- [WHAT TO WORK ON] Show each line of the entries below in which the word "adds" appears.

(Data entries)
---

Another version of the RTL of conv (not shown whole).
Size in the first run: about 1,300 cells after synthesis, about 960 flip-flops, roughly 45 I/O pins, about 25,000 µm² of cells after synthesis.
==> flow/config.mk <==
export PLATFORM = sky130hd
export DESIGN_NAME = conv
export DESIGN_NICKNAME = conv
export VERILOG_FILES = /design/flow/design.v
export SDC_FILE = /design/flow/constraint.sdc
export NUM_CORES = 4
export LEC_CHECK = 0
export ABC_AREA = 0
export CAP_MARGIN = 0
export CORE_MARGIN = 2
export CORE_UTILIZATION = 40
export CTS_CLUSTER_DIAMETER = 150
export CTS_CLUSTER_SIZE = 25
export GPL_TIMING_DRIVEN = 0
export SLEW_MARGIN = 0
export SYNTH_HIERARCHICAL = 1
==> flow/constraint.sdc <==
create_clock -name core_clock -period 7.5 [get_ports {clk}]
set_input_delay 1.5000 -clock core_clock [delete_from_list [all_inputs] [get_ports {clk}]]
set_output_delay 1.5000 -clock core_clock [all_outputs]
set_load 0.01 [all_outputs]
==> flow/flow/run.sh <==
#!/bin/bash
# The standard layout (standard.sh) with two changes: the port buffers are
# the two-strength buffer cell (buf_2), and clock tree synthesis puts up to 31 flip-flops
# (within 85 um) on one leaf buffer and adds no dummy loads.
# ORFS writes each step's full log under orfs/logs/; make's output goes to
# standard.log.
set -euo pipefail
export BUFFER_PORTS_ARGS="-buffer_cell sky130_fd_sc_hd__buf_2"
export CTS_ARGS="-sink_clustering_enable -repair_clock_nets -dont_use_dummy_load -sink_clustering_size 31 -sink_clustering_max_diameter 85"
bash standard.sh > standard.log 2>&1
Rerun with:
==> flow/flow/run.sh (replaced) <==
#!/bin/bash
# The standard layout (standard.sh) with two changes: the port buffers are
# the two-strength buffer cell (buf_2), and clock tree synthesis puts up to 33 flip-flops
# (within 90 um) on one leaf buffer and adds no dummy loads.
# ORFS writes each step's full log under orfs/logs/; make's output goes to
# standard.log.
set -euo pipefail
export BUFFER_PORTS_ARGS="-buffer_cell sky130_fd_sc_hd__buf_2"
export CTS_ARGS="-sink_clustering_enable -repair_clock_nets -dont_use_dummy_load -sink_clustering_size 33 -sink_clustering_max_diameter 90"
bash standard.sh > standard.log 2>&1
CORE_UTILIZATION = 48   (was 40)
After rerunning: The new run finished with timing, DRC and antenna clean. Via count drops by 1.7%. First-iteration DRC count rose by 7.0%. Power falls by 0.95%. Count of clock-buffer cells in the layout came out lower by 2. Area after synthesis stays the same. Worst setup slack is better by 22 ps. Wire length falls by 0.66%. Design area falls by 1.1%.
What follows belongs to an exercise in optimizing a design on an open flow for small area, a short achievable clock period and few clock cycles per item; a production flow would make more cautious choices.
At most, simulation tests tie the RTL to the original design; equivalence was not proved.
Power and IR drop assume default switching activity.

## north
// cubroot_add_system
module cubroot_add_system (
    input clk_i,
    input rst_i,
    input start_i,
    input [7:0] a_bi,
    input [7:0] b_bi,
    output busy_o,
    output reg [15:0] result
);
clock: 5.0 ns
lec_check: 0
cap_margin: 20
core_area: 2 2 60 60
cts_buf_list: sky130_fd_sc_hd__clkbuf_4
die_area: 0 0 62 62
gpl_routability_driven: 0
place_density: 0.5
setup_slack_margin: 2.2
slew_margin: 20
standard.sh (not shown) runs the stock make flow with config.mk's settings and CLKGATE_MAP_FILE= SYNTH_SCRIPT=/design/flow/synth_recipe.tcl, a recipe that flattens the netlist after the stock synthesis.
==> flow/flow/run.sh <==
#!/bin/bash
# The standard layout (standard.sh) with three changes:
#  - synthesis leaves full and half adders as plain logic for ABC (no adder
#    cells from ADDER_MAP_FILE),
#  - the final ABC mapping runs flow/abc.script when that file exists,
#  - every port is buffered by sky130_fd_sc_hd__buf_1.
# Each tool's output goes to the ORFS logs under orfs/logs; make's own output
# goes to standard.log here.
set -euo pipefail
here=$(pwd)
export ADDER_MAP_FILE=
export BUFFER_PORTS_ARGS="-buffer_cell sky130_fd_sc_hd__buf_1"
export FLOW_SYNTH_TCL="$here/synth_recipe.tcl"
if [[ -f "$here/flow/abc.script" ]]; then
  export MY_ABC_SCRIPT="$here/flow/abc.script"
  sed "s#SYNTH_SCRIPT=[^ ]*#SYNTH_SCRIPT=$here/flow/synth.tcl#" standard.sh > my_standard.sh
else
  cp standard.sh my_standard.sh
fi
bash my_standard.sh > standard.log 2>&1
==> flow/flow/abc.script <==
strash
 dch
 map -B 0.5 -G 120
 topo
 stime -c
 buffer -c
 upsize -c
 dnsize -c
==> flow/flow/synth.tcl <==
# The standard flow's synthesis script (synth_recipe.tcl, unchanged) with the final ABC
# mapping run on MY_ABC_SCRIPT instead of ORFS's abc_speed/abc_area script.
proc abc {args} {
  set i [lsearch -exact $args -script]
  if {$i >= 0} { lset args [expr {$i + 1}] $::env(MY_ABC_SCRIPT) }
  yosys abc {*}$args
}
source $::env(FLOW_SYNTH_TCL)
Testbench counts of north, summed over its fixed seeds: cycles 2,048, items 2,048.
Inputs modified between north and south:
- GPL_TIMING_DRIVEN: unset -> 0
- GPL_ROUTABILITY_DRIVEN: 0 -> unset
Findings:
south: no failed stages, no open violations at the end
Note that the first-iteration DRC count recorded for south amounts to 1.3 times the value seen in north.
Looking at launch point of the critical path, the a_bi[0] result is from south; the a_bi[5] one comes from north.
Taking north as the reference point, the number of vias per cell of south rises by about 0.8%.
north has a higher post-route worst setup slack than south.
Compared with north, south instantiates a larger number of cells.
Delta (south minus north): fraction of power consumed by sequential logic went down by 2.9 points; final area went up by 220 µm²; largest fanout on the critical path went down by 1.
#### Input delta (east over south)
- removing GPL_TIMING_DRIVEN (formerly 0)
- removing PLACE_DENSITY (formerly 0.5)
==> flow/flow/abc.script <==
strash
dch
map -B 0.4 -G 120
topo
stime -c
buffer -c
upsize -c
dnsize -c
Findings:
south -> east: non-clock buffer count decreased by more than a quarter
Looking only at via count, and setting everything else aside, the lower value of east and south goes to east.
Relative to south, the final cell area reported for east is lower.
Going from south to east, setup slack grows by 0.041 ns.
Summary: worst hold slack, east better than south
east vs. south: instance count on the critical path went up by 1.
For west, these inputs were changed with respect to east:
- CTS_CLUSTER_DIAMETER newly set to 200
- CTS_CLUSTER_SIZE newly set to 32
==> flow/flow/abc.script <==
strash
 dch
 map -B 0.5 -G 120
 topo
 stime -c
 buffer -c
 upsize -c
 dnsize -c
==> comparison <==
- Post-route cell area: west better than east
- Sequential share of layout area: west and east compared, higher one is west
- Re violation count after the first detailed-routing iteration: west and east aren't equal, and the lower value belongs to west.
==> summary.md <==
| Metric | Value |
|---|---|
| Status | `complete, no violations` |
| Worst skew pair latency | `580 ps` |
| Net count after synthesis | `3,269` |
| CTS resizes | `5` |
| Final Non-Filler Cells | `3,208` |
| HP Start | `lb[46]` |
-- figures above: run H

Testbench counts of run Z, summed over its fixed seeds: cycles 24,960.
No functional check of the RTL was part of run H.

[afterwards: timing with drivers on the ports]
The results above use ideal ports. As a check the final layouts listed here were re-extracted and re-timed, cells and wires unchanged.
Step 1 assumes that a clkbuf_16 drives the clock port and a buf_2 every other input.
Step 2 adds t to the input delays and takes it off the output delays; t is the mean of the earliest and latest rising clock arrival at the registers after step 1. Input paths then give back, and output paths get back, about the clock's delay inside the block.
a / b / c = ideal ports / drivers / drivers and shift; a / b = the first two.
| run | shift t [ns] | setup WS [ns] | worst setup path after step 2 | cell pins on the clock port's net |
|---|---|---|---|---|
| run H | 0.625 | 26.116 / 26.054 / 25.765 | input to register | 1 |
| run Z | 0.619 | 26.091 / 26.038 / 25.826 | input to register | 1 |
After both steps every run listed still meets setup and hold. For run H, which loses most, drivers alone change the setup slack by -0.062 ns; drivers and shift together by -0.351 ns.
Context: an optimization exercise on an open-source flow, tuned for small area, a short achievable clock period and few clock cycles. The choices shown serve that exercise and are no tape-out recipe.
In this exercise RTL edits were held to simulation tests only and were not proved equivalent to the original.
Power is estimated from default activity; no workload was simulated.

Setup of P:
Design Milestone1, start of the top module:
module Milestone1(
	 input logic Clock,
	 input logic resetn,
	 input logic start,
	 input logic  [15:0] SRAM_read_data,
	 output logic [15:0] SRAM_write_data,
	 output logic done,
	 output logic SRAM_we_n,
	 output logic [17:0] SRAM_address
);
For scale: ~55 I/O pins, ~0.023 mm2 of cells after synthesis.
clock: 11.0 ns
lec_check: 0
cap_margin: 20
core_margin: 2
core_utilization: 70
cts_cluster_diameter: 100
cts_cluster_size: 32
setup_slack_margin: 5
slew_margin: 20
standard.sh (not shown) runs the stock make flow with config.mk's settings and CLKGATE_MAP_FILE= SYNTH_SCRIPT=/design/flow/synth_recipe.tcl, a recipe that flattens the netlist after the stock synthesis.
==> flow/flow/run.sh <==
#!/bin/bash
# The standard layout (standard.sh) with four changes:
#  - timing repair aims MARGIN ns below the clock period (SETUP_SLACK_MARGIN);
#  - the port buffers are buf_2 cells (the default picks a delay buffer);
#  - clock tree synthesis with the flow's own arguments plus -dont_use_dummy_load;
#  - after the standard synthesis, flow/polarity.py removes inverters around
#    full adders (a full adder with all inputs and outputs inverted is the
#    same full adder); registers are untouched.
set -euo pipefail
MARGIN=${MARGIN:-7.8}
sed -e "s/SETUP_SLACK_MARGIN=[0-9.]*/SETUP_SLACK_MARGIN=$MARGIN/" \
    -e "s/CLKGATE_MAP_FILE= /CLKGATE_MAP_FILE= 'BUFFER_PORTS_ARGS=-buffer_cell sky130_fd_sc_hd__buf_2' 'CTS_ARGS=-sink_clustering_enable -repair_clock_nets -sink_clustering_size 32 -sink_clustering_max_diameter 100 -dont_use_dummy_load' /" \
    standard.sh > standard_margin.sh
grep -q "BUFFER_PORTS_ARGS" standard_margin.sh
grep -q "SETUP_SLACK_MARGIN=$MARGIN" standard_margin.sh
bash standard_margin.sh synth > synth.log 2>&1
RES=orfs/results/${FLOW_PLATFORM}/Milestone1/base
cp $RES/1_2_yosys.v 1_2_yosys.orig.v
python3 flow/polarity.py 1_2_yosys.orig.v $RES/1_2_yosys.v > polarity.log 2>&1
rm -f $RES/1_synth.odb $RES/1_synth.sdc
bash standard_margin.sh > layout.log 2>&1
Other scripts of this flow, unchanged in this note and not shown: flow/flow/polarity.py
P closes out successfully: all stages finished, all timing, DRC and antenna checks passed.
Testbench counts of P, summed over its fixed seeds: cycles 1,152,162.
Changes in Q relative to P:
-- flow/flow/run.sh --
<<< P, line 2
# The standard layout (standard.sh) with four changes:
>>> Q, line 2
# The standard layout (standard.sh) with three changes:
<<< P, line 5
#  - clock tree synthesis with the flow's own arguments plus -dont_use_dummy_load;
>>> Q, line 5
<<< P, line 12
    -e "s/CLKGATE_MAP_FILE= /CLKGATE_MAP_FILE= 'BUFFER_PORTS_ARGS=-buffer_cell sky130_fd_sc_hd__buf_2' 'CTS_ARGS=-sink_clustering_enable -repair_clock_nets -sink_clustering_size 32 -sink_clustering_max_diameter 100 -dont_use_dummy_load' /" \
>>> Q, line 11
    -e "s/CLKGATE_MAP_FILE= /CLKGATE_MAP_FILE= 'BUFFER_PORTS_ARGS=-buffer_cell sky130_fd_sc_hd__buf_2' 'CTS_ARGS=-sink_clustering_enable -repair_clock_nets -sink_clustering_size 28 -sink_clustering_max_diameter 90 -distance_between_buffers 500 -branching_point_buffers_distance 500' /" \
-- flow/config.mk --
<<< P, line 11
export CTS_CLUSTER_DIAMETER = 100
export CTS_CLUSTER_SIZE = 32
>>> Q, line 11
export CTS_CLUSTER_DIAMETER = 90
export CTS_CLUSTER_SIZE = 28
Findings:
[diff] cell internal power dissipation, Q relative to P: regression. Compared with P, Q shows sequential share of cell area lower by 0.25 points. Diff Q..P | area taken by multi-input logic gates | negligible.
Modified inputs, R compared to Q
-- flow/flow/run.sh --
<<< Q, line 11
    -e "s/CLKGATE_MAP_FILE= /CLKGATE_MAP_FILE= 'BUFFER_PORTS_ARGS=-buffer_cell sky130_fd_sc_hd__buf_2' 'CTS_ARGS=-sink_clustering_enable -repair_clock_nets -sink_clustering_size 28 -sink_clustering_max_diameter 90 -distance_between_buffers 500 -branching_point_buffers_distance 500' /" \
>>> R, line 11
    -e "s/CLKGATE_MAP_FILE= /CLKGATE_MAP_FILE= 'BUFFER_PORTS_ARGS=-buffer_cell sky130_fd_sc_hd__buf_2' 'CTS_ARGS=-sink_clustering_enable -repair_clock_nets -sink_clustering_size 32 -sink_clustering_max_diameter 100 -dont_use_dummy_load' /" \
-- flow/config.mk --
<<< Q, line 11
export CTS_CLUSTER_DIAMETER = 90
export CTS_CLUSTER_SIZE = 28
>>> R, line 11
export CTS_CLUSTER_DIAMETER = 100
export CTS_CLUSTER_SIZE = 32
Notes after the runs:
- R ran to completion and came out clean on the timing, DRC and antenna checks.
- Remaining max-slew budget at the tightest pin delta for R relative to Q: 0.50 points lower
- Summary of R over Q: number of instances resized during post-cts repair increased by 5 relative to the old numbers, clock network fraction of total power decreased by 3.1 points relative to the old numbers, insertion delay of the later-clocked pin in the worst-skew pair decreased by 30 ps relative to the old numbers, height of the chip closely matched the old numbers.
- Compared with Q, R shows a lower overall routed net length.
- From R to Q, number of search-and-repair iterations in the first detailed-routing pass did not move at all.
- In the metrics for Q and R, the one carrying the higher pin slew with the least headroom to its limit is R.

-- afterwards: timing with drivers on the ports --
How much do the figures lean on ideal ports? The routed layouts below were timed once more, with nothing changed but the port constraints.
Step 1 (the two cells are an assumption about what drives the block):
set clk [get_ports {Clock}]
set_driving_cell -lib_cell sky130_fd_sc_hd__clkbuf_16 $clk
set_driving_cell -lib_cell sky130_fd_sc_hd__buf_2 [delete_from_list [all_inputs] $clk]
Step 2 also shifts input and output timing later by t, the mid clock arrival at the registers, as if the neighbouring blocks saw the same clock.
Three values: ideal ports, drivers, drivers and shift; two values: the first two.
run	shift t [ns]	setup WS [ns]	cell pins on the clock port's net
P	0.557	7.728 / 7.676 / 7.810	1
Q	0.587	7.691 / 7.638 / 7.841	1
R	0.557	7.728 / 7.676 / 7.810	1
After both steps setup and hold are still met in every run listed.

- [RESPONSE TO THIS TASK]
# (within 85 um) on one leaf buffer and adds no dummy loads.
# (within 90 um) on one leaf buffer and adds no dummy loads.
Step 2 adds t to the input delays and takes it off the output delays; t is the mean of the earliest and latest rising clock arrival at the registers after step 1. Input paths then give back, and output paths get back, about the clock's delay inside the block.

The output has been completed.